The introduction of additional administrative procedures should not be recommended lightly. EIA involves a certain expenditure in capital, time, and specialized personnel which should not be ignored, whether or not it is amply compensated by the benefits inherent in preventive action. In this respect the extremely prudent and considered attitude shown by some countries like the United Kingdom and the Netherlands is exemplary. Countries having careful planning and an advanced land management system probably feel less need of specific EIA measures. This is the case, for example, in Malta, which has an integrated national plan. In some countries, such as Germany (FR), the introduction of EIA is designed only to fill gaps in the regulations, and therefore is applied only to activities not covered by a special law. EIA should not paralyse the evolution ok forestry law itself.

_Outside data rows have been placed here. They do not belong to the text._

## src/rtl/fcds_pkg.sv

```systemverilog
/*
  shared constants and types for the four channel dimming scheduler.
  assumes a single 40 MHz system clock and a plain register port.
*/
package fcds_pkg;
  // ----------------------------------------
  // timing
  // ----------------------------------------
  localparam int CLK_HZ = 40_000_000; // system clock rate
  localparam int BASE_US = 1; // tick timer resolution, us
  localparam int CYC_PER_US = (CLK_HZ / 1_000_000) * BASE_US; // cycles per base tick
  localparam int UNIT_US = 20; // schedule unit, us
  localparam int WAKE_US = 100; // settle delay before acquisition, us
  localparam int PERIOD_UNITS = 256; // dimming period in units (5120 us, about 5 ms)
  localparam int QUARTER_UNITS = PERIOD_UNITS / 4; // 90 degree channel lag
  localparam int TAB_LEN = 8; // schedule entries
  localparam int SAMPLES = 4; // samples per voltage
  // ----------------------------------------
  // register byte offsets
  // ----------------------------------------
  localparam logic [7:0] OFS_CTRL = 8'h00; // enable, copy, button request
  localparam logic [7:0] OFS_STAT = 8'h04; // status, w1c flags
  localparam logic [7:0] OFS_ERR = 8'h08; // latched error code
  localparam logic [7:0] OFS_TAB = 8'h10; // staged table, 8 words
  localparam logic [7:0] OFS_TIM = 8'h30; // timing parameters, 4 words
  localparam logic [7:0] OFS_AVG = 8'h40; // averages, 4 words
  localparam logic [7:0] OFS_BTN = 8'h50; // button sample
  // ----------------------------------------
  // field positions
  // ----------------------------------------
  localparam int CTRL_EN = 0; // scheduling enable
  localparam int CTRL_COPY = 1; // request staged table copy
  localparam int CTRL_BTN = 2; // request button sample
  localparam int STAT_FAULT = 4; // fault flags, 4 bits
  localparam int STAT_DONE = 8; // conversion done flag
  localparam int STAT_COPY = 9; // copy pending
  localparam int STAT_LIVE = 10; // trip condition present now
  localparam int STAT_PTR = 12; // schedule pointer, 3 bits
  localparam int ACT_ON = 7; // action byte: 1 = switch on
  localparam int AVG_HI = 16; // common-node average position
  localparam logic [2:0] BTN_MUX = 3'h7; // converter input of the buttons
  // ----------------------------------------
  // error codes
  // ----------------------------------------
  localparam logic [3:0] ERR_NONE = 4'h0;
  localparam logic [3:0] ERR_START = 4'h1; // on-action off its fixed start
  localparam logic [3:0] ERR_TRIP = 4'h2; // overcurrent trip
  localparam logic [3:0] ERR_DISCARD = 4'h3; // samples thrown away
  // ----------------------------------------
  // types
  // ----------------------------------------
  typedef struct packed {
    logic [7:0] act; // bit 7 on/off, bits 1:0 channel
    logic [7:0] dly; // units to next event, 0 means 256
  } fcds_entry_s;
  typedef enum logic [1:0] {ACQ_IDLE, ACQ_WAIT, ACQ_CONV, ACQ_BTN} fcds_acq_e;
endpackage

```

## src/rtl/fcds_top.sv

```systemverilog
/*
  four channel dimming scheduler: table driven run events, fixed quarter
  lag starts, overcurrent stop, delayed averaged voltage acquisition,
  deferred engine parameter and table updates.
  assumes engines and converter handshake sit outside; trip inputs are
  asynchronous, converter done/data are on clk.
*/
// Functional notes
// - period repeats about every 5 ms
// - on: drive channel run event active
// - on-time over: run event off till next cycle
// - each channel starts a quarter period later
// - start instants fixed, only on-time varies
// - on-time counted in 20 us units
// - eight two-byte schedule entries
// - timer reloaded with next entry delay
// - switch-on requests delayed acquisition
// - engine trips only from fault zone
// - trip clears run event, sets fault
// - tripped channel restarts next cycle
// - acquisition starts 100 us after start
// - four samples each voltage, averaged
// - discard samples if channel already off
// - completion sets conversion done flag
// - engine timing loaded only while stopped
// - staged table copied as entry 7 fires
// - serial service ranks lowest
// - trip detection left to engine hardware
// - button sampling never overlaps acquisition
// - error code latched, monitoring continues
// - run event high resumes paused engine
`timescale 1ns/10ps
module fcds_top
  import fcds_pkg::*;
#(
  parameter int ADC_W = 10, // converter data width
  parameter int TW = 16 // engine timing word width
)
(
  input wire logic clk, // system clock
  input wire logic rst_b, // async reset, active low
  input wire logic [7:0] addr, // register byte address
  input wire logic [31:0] wdata, // write data
  input wire logic wr, // write strobe
  input wire logic rd, // read strobe
  output logic [31:0] rdata, // read data, cycle after rd
  output logic [3:0] run_event, // channel_run_event per engine
  input wire logic [3:0] trip_in, // overcurrent_trip from engines
  output logic [3:0][TW-1:0] eng_param, // engine timing words
  output logic [3:0] eng_load, // engine load pulse
  output logic adc_start, // converter start pulse
  output logic [2:0] adc_mux, // converter input select
  input wire logic adc_done, // converter result valid
  input wire logic [ADC_W-1:0] adc_data, // converter result
  input wire logic [1:0] serial_req, // serial rx/tx service requests
  output logic [5:0] service_grant, // one-hot granted service
  output logic fault_led // fault indicator drive
);
  // ----------------------------------------
  // functions
  // ----------------------------------------
  // delay byte to unit count, zero means 256
  function automatic logic [8:0] dly_units(input logic [7:0] d);
    dly_units = (d == 8'h00) ? 9'h100 : {1'b0, d};
  endfunction
  // lowest set bit of a 4-bit request
  function automatic logic [1:0] low_idx(input logic [3:0] r);
    low_idx = r[0] ? 2'h0 : r[1] ? 2'h1 : r[2] ? 2'h2 : 2'h3;
  endfunction
  // ----------------------------------------
  // declarations
  // ----------------------------------------
  localparam logic [5:0] US_LAST = 6'(CYC_PER_US - 1); // base prescale end
  localparam logic [4:0] UNIT_LAST = 5'(UNIT_US - 1); // unit prescale end
  localparam logic [6:0] WAKE_CNT = 7'(WAKE_US / BASE_US); // settle ticks
  localparam logic [7:0] QTR = 8'(QUARTER_UNITS); // quarter in units
  logic rst_ff1_reg, rst_sync_b; // reset synchroniser
  logic [3:0] trip_meta_reg, trip_sync_reg, trip_prev_reg; // trip sync
  logic [3:0] trip_edge; // trip arrival
  logic en_reg; // scheduling enabled
  logic [5:0] us_cnt_reg; // base tick prescaler
  logic [4:0] unit_cnt_reg; // unit prescaler
  logic us_tick, unit_tick; // enable pulses
  logic [8:0] dly_reg; // units left to next event
  logic [2:0] ptr_reg; // schedule pointer
  logic [7:0] pos_reg; // position in period, units
  logic fire; // schedule event now
  fcds_entry_s cur; // entry being executed
  fcds_entry_s act_tab [TAB_LEN]; // active table
  fcds_entry_s stg_tab [TAB_LEN]; // staged table
  logic copy_pend_reg; // staged copy waiting
  logic start_ok; // on-action sits on its fixed start
  logic on_go; // accepted switch-on
  logic [3:0] fault_reg; // sticky fault flags
  logic [3:0] acq_pend_reg; // acquisition requests
  fcds_acq_e acq_reg; // acquisition state
  logic [1:0] acq_ch_reg; // channel under acquisition
  logic [6:0] wk_reg; // wakeup countdown
  logic [2:0] idx_reg; // sample index
  logic [ADC_W+1:0] sum_v_reg, sum_c_reg; // sample sums
  logic [3:0][ADC_W-1:0] avg_v_reg, avg_c_reg; // stored averages
  logic [ADC_W-1:0] btn_reg; // button sample
  logic btn_req_reg; // button sample wanted
  logic done_reg; // conversion_done_flag
  logic acq_end; // last sample arrives
  logic wake_end; // wakeup delay expired
  logic [3:0] err_reg; // latched error code
  logic [3:0] err_now; // error raised this cycle
  logic [3:0] tim_pend_reg; // timing_update_request bits
  logic [3:0][TW-1:0] tim_next_reg; // recomputed timing words
  logic wr_ctrl, wr_stat; // decoded writes
  // ----------------------------------------
  // reset and pin synchronisers
  // ----------------------------------------
  // release reset through two flops
  always_ff @(posedge clk or negedge rst_b)
  begin
    if (!rst_b)
    begin
      rst_ff1_reg <= 1'b0;
      rst_sync_b <= 1'b0;
    end
    else
    begin
      rst_ff1_reg <= 1'b1;
      rst_sync_b <= rst_ff1_reg;
    end
  end
  // trip inputs come from faster engine logic
  always_ff @(posedge clk or negedge rst_sync_b)
  begin
    if (!rst_sync_b)
    begin
      trip_meta_reg <= 4'h0;
      trip_sync_reg <= 4'h0;
      trip_prev_reg <= 4'h0;
    end
    else
    begin
      trip_meta_reg <= trip_in;
      trip_sync_reg <= trip_meta_reg;
      trip_prev_reg <= trip_sync_reg;
    end
  end
  // engine raises trip on leaving its hold state; detection stays in engine
  assign trip_edge = trip_sync_reg & ~trip_prev_reg;
  // ----------------------------------------
  // tick timer and schedule walk
  // ----------------------------------------
  assign us_tick = (us_cnt_reg == US_LAST);
  assign unit_tick = us_tick && (unit_cnt_reg == UNIT_LAST);
  // base and unit prescalers, free while enabled
  always_ff @(posedge clk or negedge rst_sync_b)
  begin
    if (!rst_sync_b)
    begin
      us_cnt_reg <= 6'h00;
      unit_cnt_reg <= 5'h00;
    end
    else if (!en_reg || dly_reg == 9'h000) // restart fire aligns units to entry zero
    begin
      us_cnt_reg <= 6'h00;
      unit_cnt_reg <= 5'h00;
    end
    else
    begin
      us_cnt_reg <= us_tick ? 6'h00 : us_cnt_reg + 6'h01;
      if (us_tick)
        unit_cnt_reg <= (unit_cnt_reg == UNIT_LAST) ? 5'h00 : unit_cnt_reg + 5'h01;
    end
  end
  assign cur = act_tab[ptr_reg];
  assign fire = en_reg && ((dly_reg == 9'h000) || (unit_tick && dly_reg == 9'h001));
  // reload with next entry delay and step the pointer
  always_ff @(posedge clk or negedge rst_sync_b)
  begin
    if (!rst_sync_b)
    begin
      dly_reg <= 9'h000;
      ptr_reg <= 3'h0;
      pos_reg <= 8'h00;
    end
    else if (!en_reg)
    begin
      dly_reg <= 9'h000;
      ptr_reg <= 3'h0;
      pos_reg <= 8'h00;
    end
    else
    begin
      if (fire)
      begin
        dly_reg <= dly_units(cur.dly);
        ptr_reg <= ptr_reg + 3'h1;
      end
      else if (unit_tick)
        dly_reg <= dly_reg - 9'h001;
      // position restarts with entry zero, period repeats
      if (fire && ptr_reg == 3'h0)
        pos_reg <= 8'h00;
      else if (unit_tick)
        pos_reg <= pos_reg + 8'h01;
    end
  end
  // start instants fixed at channel times a quarter period
  // a fire on a unit tick already sits at the next position
  assign start_ok = ((ptr_reg == 3'h0) ? 8'h00 : pos_reg + {7'h00, unit_tick}) ==
                    QTR * {6'h00, cur.act[1:0]};
  assign on_go = fire && cur.act[ACT_ON] && start_ok;
  // run events: on, off, trip stop
  always_ff @(posedge clk or negedge rst_sync_b)
  begin
    if (!rst_sync_b)
      run_event <= 4'h0;
    else if (!en_reg)
      run_event <= 4'h0;
    else
    begin
      for (int i = 0; i < 4; i++)
      begin
        if (trip_edge[i])
          run_event[i] <= 1'b0;
        else if (on_go && cur.act[1:0] == 2'(i))
          run_event[i] <= 1'b1;
        else if (fire && !cur.act[ACT_ON] && cur.act[1:0] == 2'(i))
          run_event[i] <= 1'b0;
      end
    end
  end
  // ----------------------------------------
  // tables
  // ----------------------------------------
  // staged entries written by software
  always_ff @(posedge clk or negedge rst_sync_b)
  begin
    if (!rst_sync_b)
    begin
      for (int i = 0; i < TAB_LEN; i++)
        stg_tab[i] <= '0;
    end
    else if (wr && addr >= OFS_TAB && addr < OFS_TIM && addr[1:0] == 2'h0)
      stg_tab[addr[4:2] - 3'h4] <= wdata[15:0];
  end
  // copy when entry 7 fires or while disabled, before entry zero runs
  always_ff @(posedge clk or negedge rst_sync_b)
  begin
    if (!rst_sync_b)
    begin
      copy_pend_reg <= 1'b0;
      for (int i = 0; i < TAB_LEN; i++)
        act_tab[i] <= '0;
    end
    else if (copy_pend_reg && (!en_reg || (fire && ptr_reg == 3'h7)))
    begin
      copy_pend_reg <= wr_ctrl && wdata[CTRL_COPY];
      for (int i = 0; i < TAB_LEN; i++)
        act_tab[i] <= stg_tab[i];
    end
    else if (wr_ctrl && wdata[CTRL_COPY])
      copy_pend_reg <= 1'b1;
  end
  // ----------------------------------------
  // faults and errors
  // ----------------------------------------
  // sticky faults, a new trip wins over a clear
  always_ff @(posedge clk or negedge rst_sync_b)
  begin
    if (!rst_sync_b)
      fault_reg <= 4'h0;
    else
      fault_reg <= trip_edge | (fault_reg & ~(wr_stat ? wdata[STAT_FAULT+:4] : 4'h0));
  end
  assign fault_led = |fault_reg;
  assign err_now = (fire && cur.act[ACT_ON] && !start_ok) ? ERR_START :
                   (|trip_edge) ? ERR_TRIP :
                   (acq_end && !run_event[acq_ch_reg]) ? ERR_DISCARD : ERR_NONE;
  // first error held until software clears it
  always_ff @(posedge clk or negedge rst_sync_b)
  begin
    if (!rst_sync_b)
      err_reg <= ERR_NONE;
    else if (err_now != ERR_NONE && (err_reg == ERR_NONE || (wr && addr == OFS_ERR)))
      err_reg <= err_now;
    else if (wr && addr == OFS_ERR)
      err_reg <= ERR_NONE;
  end
  // ----------------------------------------
  // delayed voltage acquisition
  // ----------------------------------------
  assign wake_end = (acq_reg == ACQ_WAIT) && us_tick && (wk_reg == 7'h01);
  assign acq_end = (acq_reg == ACQ_CONV) && adc_done && (idx_reg == 3'(2 * SAMPLES - 1));
  // requests raised at each switch-on, cleared when taken
  always_ff @(posedge clk or negedge rst_sync_b)
  begin
    if (!rst_sync_b)
      acq_pend_reg <= 4'h0;
    else
    begin
      for (int i = 0; i < 4; i++)
      begin
        if (on_go && cur.act[1:0] == 2'(i))
          acq_pend_reg[i] <= 1'b1;
        else if (acq_reg == ACQ_IDLE && |acq_pend_reg && low_idx(acq_pend_reg) == 2'(i))
          acq_pend_reg[i] <= 1'b0;
      end
    end
  end
  // acquisition sequencer; button only when no channel waits
  always_ff @(posedge clk or negedge rst_sync_b)
  begin
    if (!rst_sync_b)
    begin
      acq_reg <= ACQ_IDLE;
      acq_ch_reg <= 2'h0;
      wk_reg <= 7'h00;
      idx_reg <= 3'h0;
      adc_start <= 1'b0;
      adc_mux <= 3'h0;
    end
    else
    begin
      adc_start <= 1'b0;
      case (acq_reg)
        ACQ_IDLE:
        begin
          if (|acq_pend_reg)
          begin
            acq_ch_reg <= low_idx(acq_pend_reg);
            wk_reg <= WAKE_CNT;
            acq_reg <= ACQ_WAIT;
          end
          else if (btn_req_reg)
          begin
            adc_mux <= BTN_MUX;
            adc_start <= 1'b1;
            acq_reg <= ACQ_BTN;
          end
        end
        ACQ_WAIT:
        begin
          if (us_tick)
            wk_reg <= wk_reg - 7'h01;
          if (wake_end)
          begin
            idx_reg <= 3'h0;
            adc_mux <= {acq_ch_reg, 1'b0};
            adc_start <= 1'b1;
            acq_reg <= ACQ_CONV;
          end
        end
        ACQ_CONV:
        begin
          if (adc_done)
          begin
            idx_reg <= idx_reg + 3'h1;
            if (acq_end)
              acq_reg <= ACQ_IDLE;
            else
            begin
              adc_mux <= {acq_ch_reg, ~idx_reg[0]};
              adc_start <= 1'b1;
            end
          end
        end
        ACQ_BTN:
        begin
          if (adc_done)
            acq_reg <= ACQ_IDLE;
        end
        default: acq_reg <= ACQ_IDLE;
      endcase
    end
  end
  // sums, averages and button result
  always_ff @(posedge clk or negedge rst_sync_b)
  begin
    if (!rst_sync_b)
    begin
      sum_v_reg <= '0;
      sum_c_reg <= '0;
      avg_v_reg <= '0;
      avg_c_reg <= '0;
      btn_reg <= '0;
    end
    else if (acq_reg == ACQ_WAIT)
    begin
      sum_v_reg <= '0;
      sum_c_reg <= '0;
    end
    else if (acq_reg == ACQ_CONV && adc_done)
    begin
      if (idx_reg[0])
        sum_c_reg <= sum_c_reg + {2'b00, adc_data};
      else
        sum_v_reg <= sum_v_reg + {2'b00, adc_data};
      // store only if the channel still runs
      if (acq_end && run_event[acq_ch_reg])
      begin
        avg_v_reg[acq_ch_reg] <= sum_v_reg[ADC_W+1:2];
        avg_c_reg[acq_ch_reg] <= ADC_W'((sum_c_reg + {2'b00, adc_data}) >> 2);
      end
    end
    else if (acq_reg == ACQ_BTN && adc_done)
      btn_reg <= adc_data;
  end
  // done flag and button request, set wins over clear
  always_ff @(posedge clk or negedge rst_sync_b)
  begin
    if (!rst_sync_b)
    begin
      done_reg <= 1'b0;
      btn_req_reg <= 1'b0;
    end
    else
    begin
      done_reg <= (acq_end && run_event[acq_ch_reg]) ||
                  (done_reg && !(wr_stat && wdata[STAT_DONE]));
      btn_req_reg <= (wr_ctrl && wdata[CTRL_BTN]) || (btn_req_reg && acq_reg != ACQ_BTN);
    end
  end
  // ----------------------------------------
  // engine timing update
  // ----------------------------------------
  // load new words only while the run event is low
  always_ff @(posedge clk or negedge rst_sync_b)
  begin
    if (!rst_sync_b)
    begin
      tim_pend_reg <= 4'h0;
      tim_next_reg <= '0;
      eng_param <= '0;
      eng_load <= 4'h0;
    end
    else
    begin
      for (int i = 0; i < 4; i++)
      begin
        eng_load[i] <= 1'b0;
        if (wr && addr == OFS_TIM + 8'(4 * i))
        begin
          tim_next_reg[i] <= wdata[TW-1:0];
          tim_pend_reg[i] <= 1'b1;
        end
        else if (tim_pend_reg[i] && !run_event[i])
        begin
          eng_param[i] <= tim_next_reg[i];
          eng_load[i] <= 1'b1;
          tim_pend_reg[i] <= 1'b0;
        end
      end
    end
  end
  // ----------------------------------------
  // service ranking
  // ----------------------------------------
  // tick, wakeup, engine, converter ahead of serial rx, tx
  always_ff @(posedge clk or negedge rst_sync_b)
  begin
    if (!rst_sync_b)
      service_grant <= 6'h00;
    else if (fire)
      service_grant <= 6'h01;
    else if (wake_end)
      service_grant <= 6'h02;
    else if (|trip_edge)
      service_grant <= 6'h04;
    else if (acq_end)
      service_grant <= 6'h08;
    else if (serial_req[0])
      service_grant <= 6'h10;
    else if (serial_req[1])
      service_grant <= 6'h20;
    else
      service_grant <= 6'h00;
  end
  // ----------------------------------------
  // register port
  // ----------------------------------------
  assign wr_ctrl = wr && addr == OFS_CTRL;
  assign wr_stat = wr && addr == OFS_STAT;
  // enable bit steers the scheduler
  always_ff @(posedge clk or negedge rst_sync_b)
  begin
    if (!rst_sync_b)
      en_reg <= 1'b0;
    else if (wr_ctrl)
      en_reg <= wdata[CTRL_EN];
  end
  // read data valid the cycle after rd
  always_ff @(posedge clk or negedge rst_sync_b)
  begin
    if (!rst_sync_b)
      rdata <= 32'h0000_0000;
    else if (rd)
    begin
      rdata <= 32'h0000_0000;
      if (addr == OFS_CTRL)
        rdata[CTRL_EN] <= en_reg;
      else if (addr == OFS_STAT)
        rdata <= {17'h0, ptr_reg, 1'b0, |trip_sync_reg, copy_pend_reg, done_reg, fault_reg, run_event};
      else if (addr == OFS_ERR)
        rdata[3:0] <= err_reg;
      else if (addr >= OFS_TAB && addr < OFS_TIM && addr[1:0] == 2'h0)
        rdata[15:0] <= stg_tab[addr[4:2] - 3'h4];
      else if (addr >= OFS_TIM && addr < OFS_AVG && addr[1:0] == 2'h0)
        rdata[TW-1:0] <= tim_next_reg[addr[3:2]];
      else if (addr >= OFS_AVG && addr < OFS_BTN && addr[1:0] == 2'h0)
      begin
        rdata[ADC_W-1:0] <= avg_v_reg[addr[3:2]];
        rdata[AVG_HI+:ADC_W] <= avg_c_reg[addr[3:2]];
      end
      else if (addr == OFS_BTN)
        rdata[ADC_W-1:0] <= btn_reg;
    end
  end
endmodule

```

## config.mk

```make
export PLATFORM = sky130hd
export DESIGN_NAME = fcds_top
export DESIGN_NICKNAME = d
export VERILOG_FILES = /design/src/rtl/fcds_pkg.sv /design/src/rtl/fcds_top.sv
export SDC_FILE = /design/constraint.sdc
export NUM_CORES = 1
export LEC_CHECK = 0
export ABC_CLOCK_PERIOD_IN_PS = 46300
export BUFFER_PORTS_ARGS = -buffer_cell sky130_fd_sc_hd__clkbuf_2
export CAP_MARGIN = 20
export CORE_ASPECT_RATIO = 1.4
export CORE_MARGIN = 5
export CORE_UTILIZATION = 45
export DETAILED_ROUTE_END_ITERATION = 10
export GPL_ROUTABILITY_DRIVEN = 0
export PLACE_DENSITY_LB_ADDON = 0.1
export SKIP_LAST_GASP = 1
export SYNTH_ARGS = -nofsm -noshare
export SYNTH_HDL_FRONTEND = slang
export SYNTH_SLANG_ARGS = --single-unit
```

## constraint.sdc

```tcl
create_clock -name clk -period 46.3 [get_ports clk]
set_input_delay 11.575 -clock clk [delete_from_list [all_inputs] [get_ports clk]]
set_output_delay 11.575 -clock clk [all_outputs]
set_load 0.02 [all_outputs]
```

To restate the comparison suggested by Chapuisat (1979), the EIA procedure should not look like the graft of an organ on inadequately prepared tissue in which the causes of rejection are as great as the factors of success. The legislative tissue concerning forests is particularly receptive to EIA matters, since the concept of ecology is the basis of many forestry laws. Here, more than in any other legislative sector, the question of the usefulness of including new EIA procedures arises. Naturally the answer depends on each national situation, but in formulating that answer we must always keep in mind that EIA constitutes a necessary examination of conscience.

As one environmentalist put it, it should be as inconceivable to undertake a major forestry operation without EIA, in whatever its form, as to pull down the Taj Mahal in order to build a road.